What interventions are you referring to? You yourself referred to wokeness as "flawed and overly bandwagoned".
>How does any of what I said really on racism being simple?
You argued, without any supporting evidence, that it couldn't be the case that efforts to reduce racism could make it worse. If racism is complex then we shouldn't be surprised by counterintuitive results like that.
>The name on the resume is obviously a symptom of a larger problem and only one of many ways someone's race shows up in any number of consequential situations far more difficult to spot, like in neural network derived decisions.
I didn't claim that removing names from resumes was a complete solution, but it's suspicious that there seems to be so little interest in it, given that it could be very impactful.

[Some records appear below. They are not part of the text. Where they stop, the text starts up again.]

What follows belongs to an exercise in optimizing a design on an open flow for small area, a short achievable clock period and few clock cycles per item; a production flow would make more cautious choices. Where RTL was checked, it was by simulation tests only, not by an equivalence proof against the original.

== old ==
==> module pixelClip, before the edit <==
module pixelClip (
  input  wire [9:0]  hr, hg,
  input  wire [10:0] hb,
  input  wire        cr, cg, cb,
  output wire [23:0] rgb
);
  wire rLow  = hr[9];
  wire gLow  = hg[9];
  wire bLow  = hb[10];
  wire rHigh = hr[8] || (&hr[7:0]);
  wire gHigh = hg[8] || (&hg[7:0]);
  wire bHigh = (|hb[9:8]) || (&hb[7:0]);
  wire [7:0] r = hr[7:0] + {7'd0, cr};
  wire [7:0] g = hg[7:0] + {7'd0, cg};
  wire [7:0] b = hb[7:0] + {7'd0, cb};
  assign rgb[23:16] = rLow ? 8'h00 : (rHigh ? 8'hff : r);
  assign rgb[15:8]  = gLow ? 8'h00 : (gHigh ? 8'hff : g);
  assign rgb[7:0]   = bLow ? 8'h00 : (bHigh ? 8'hff : b);
endmodule
Settings: LEC_CHECK=0, CAP_MARGIN=20, CORE_MARGIN=2, CORE_UTILIZATION=60, SETUP_SLACK_MARGIN=5, SLEW_MARGIN=20; clock period 11.0 ns.
standard.sh (not shown) runs the stock make flow with config.mk's settings and CLKGATE_MAP_FILE= SYNTH_SCRIPT=/design/flow/synth_recipe.tcl, a recipe that flattens the netlist after the stock synthesis.
==> flow/flow/run.sh <==
#!/bin/bash
set -euo pipefail
bash ./standard.sh SETUP_SLACK_MARGIN=6.9 MATCH_CELL_FOOTPRINT=0 'BUFFER_PORTS_ARGS=-buffer_cell sky130_fd_sc_hd__buf_2' finish > standard_flow.log 2>&1
Changes in new relative to old:
--- a/flow/design.v
+++ b/flow/design.v
@@ -115,22 +115,16 @@
   input  wire [9:0]  hr, hg,
   input  wire [10:0] hb,
   input  wire        cr, cg, cb,
   output wire [23:0] rgb
 );
-  wire rLow  = hr[9];
-  wire gLow  = hg[9];
-  wire bLow  = hb[10];
-  wire rHigh = hr[8] || (&hr[7:0]);
-  wire gHigh = hg[8] || (&hg[7:0]);
-  wire bHigh = (|hb[9:8]) || (&hb[7:0]);
-  wire [7:0] r = hr[7:0] + {7'd0, cr};
-  wire [7:0] g = hg[7:0] + {7'd0, cg};
-  wire [7:0] b = hb[7:0] + {7'd0, cb};
-  assign rgb[23:16] = rLow ? 8'h00 : (rHigh ? 8'hff : r);
-  assign rgb[15:8]  = gLow ? 8'h00 : (gHigh ? 8'hff : g);
-  assign rgb[7:0]   = bLow ? 8'h00 : (bHigh ? 8'hff : b);
+  wire [9:0]  r = hr + {9'd0, cr};
+  wire [9:0]  g = hg + {9'd0, cg};
+  wire [10:0] b = hb + {10'd0, cb};
+  assign rgb[23:16] = r[9]  ? 8'h00 : (r[8]      ? 8'hff : r[7:0]);
+  assign rgb[15:8]  = g[9]  ? 8'h00 : (g[8]      ? 8'hff : g[7:0]);
+  assign rgb[7:0]   = b[10] ? 8'h00 : ((|b[9:8]) ? 8'hff : b[7:0]);
 endmodule
 `default_nettype wire
 `timescale 1ns/1ps
 `default_nettype none
 module lumaSum (input wire [7:0] y, output wire [22:0] s);
## What came out
new against old: clock network area share held steady. Met2 usage in new vs old: up 2.7 points. As of new, routed wire length per instance had risen by a few percent compared to old. Relative to old, the sum of routed wire segments on met1 measured on new has decreased by a few percent. Total overflow reported by the global router of new is on par with old.
Testbench counts of new, summed over its fixed seeds: cycles 4,100, items 3,972.
Only the layout flow was run in old; the RTL was not checked for function there.

--- another note on this design; it stands on its own ---

Design yuvToRgbTop, start of the top module:
module yuvToRgbTop (
  input  wire                       Clock_50_I,
  input  wire                       Resetn,
  input  wire [31:0]                inPair,
  input  wire                       inValid,
  input  wire                       rgbReady,
  input  wire                       cfgWrite,
  input  wire [8:0]                 cfgData,
  output logic                      inReady,
  output logic [48:0]               rgbPair,
  output logic                      rgbValid,
  output logic [8:0]                lineLength,
  output logic                      cfgError
);
==> flow/config.mk <==
export PLATFORM = sky130hd
export DESIGN_NAME = yuvToRgbTop
export DESIGN_NICKNAME = yuvToRgbTop
export VERILOG_FILES = /design/flow/design.v
export SDC_FILE = /design/flow/constraint.sdc
export NUM_CORES = 4
export LEC_CHECK = 0
export CAP_MARGIN = 20
export CORE_MARGIN = 2
export CORE_UTILIZATION = 60
export SETUP_SLACK_MARGIN = 5
export SLEW_MARGIN = 20
==> flow/constraint.sdc <==
create_clock -name core_clock -period 11.0 [get_ports {Clock_50_I}]
set_input_delay 2.2000 -clock core_clock [delete_from_list [all_inputs] [get_ports {Clock_50_I}]]
set_output_delay 2.2000 -clock core_clock [all_outputs]
set_load 0.01 [all_outputs]
standard.sh (not shown) runs the stock make flow with config.mk's settings and CLKGATE_MAP_FILE= SYNTH_SCRIPT=/design/flow/synth_recipe.tcl, a recipe that flattens the netlist after the stock synthesis.
==> flow/flow/run.sh <==
#!/bin/bash
set -euo pipefail
bash ./standard.sh SETUP_SLACK_MARGIN=6.9 MATCH_CELL_FOOTPRINT=0 finish > standard_flow.log 2>&1
The baseline finished clean.
Testbench counts at the start, summed over its fixed seeds: cycles 4,100, items 3,972.
Change:
==> flow/flow/run.sh (replaced) <==
#!/bin/bash
set -euo pipefail
bash ./standard.sh SETUP_SLACK_MARGIN=7.5 MATCH_CELL_FOOTPRINT=0 finish > standard_flow.log 2>&1
Settings changed: CORE_UTILIZATION 60 to 55.
The changed run finished with timing, DRC and antenna clean.
Routed wire length grows by 0.73%.
Via count grows by about 1.5%.
Design area came out higher by 6.6%.
Hold slack improves by 0.0085 ns.
Die area went up by 8.9%.
Core utilization went down by 1.6 points.
Register-to-register slack is better by 0.03 ns.
Maximum frequency grows by 0.65%.
Synthesized area stays the same.

-- port drivers added, routing unchanged --
The results above use ideal ports. As a check the final layouts listed here were re-extracted and re-timed, cells and wires unchanged. Step 1 (the two cells are an assumption about what drives the block):
set clk [get_ports {Clock_50_I}]
set_driving_cell -lib_cell sky130_fd_sc_hd__clkbuf_16 $clk
set_driving_cell -lib_cell sky130_fd_sc_hd__buf_2 [delete_from_list [all_inputs] $clk]
Step 2, shift: input delay + t, output delay - t, t = (earliest + latest rising clock arrival at the registers) / 2. This alone moves slack from input paths to output paths. a / b / c = ideal / step 1 / step 2; a / b = the first two.
run	shift t [ns]	slack for setup (ns)	pins driven straight from the clock port
old	0.667	6.672 / 6.672 / 6.500	1
new	0.675	6.890 / 6.890 / 6.369	1
the first run of note 2	0.670	6.881 / 6.881 / 6.406	1
the second run of note 2	0.677	6.907 / 6.907 / 6.907	1
After both steps every run listed still meets setup and hold. The setup slack of new, which loses most, moves by 0.000 ns with the drivers and by -0.521 ns with both steps.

Additionally, reducing hiring discrimination should have positive downstream effects: As Black people get better jobs, they move up in social class and that reduces stereotyping.
I think the fact that you aren't interested in an incremental solution should make you wonder if you're part of the flawed woke bandwagon you referred to. Remember, lots of incremental solutions can add up to a complete solution.
>No I don't blame crime fighting for the increased resistance to crime fighting because the actions taken by cops that people are actually mad about are crimes and opposing them is crime fighting.
By the same token, many people who claim to advance social progress may actually be advancing social regress.
>That you consider interrogating our culture to highlight racism to be political extremism says a lot.
I consider abolishing the police to be political extremism. See this article: "Yes, We Mean Literally Abolish the Police" https://www.nytimes.com/2020/06/12/opinion/sunday/floyd-abol...
>I'm all done here.
I don't mind, it's tiresome to debate people who argue in bad faith.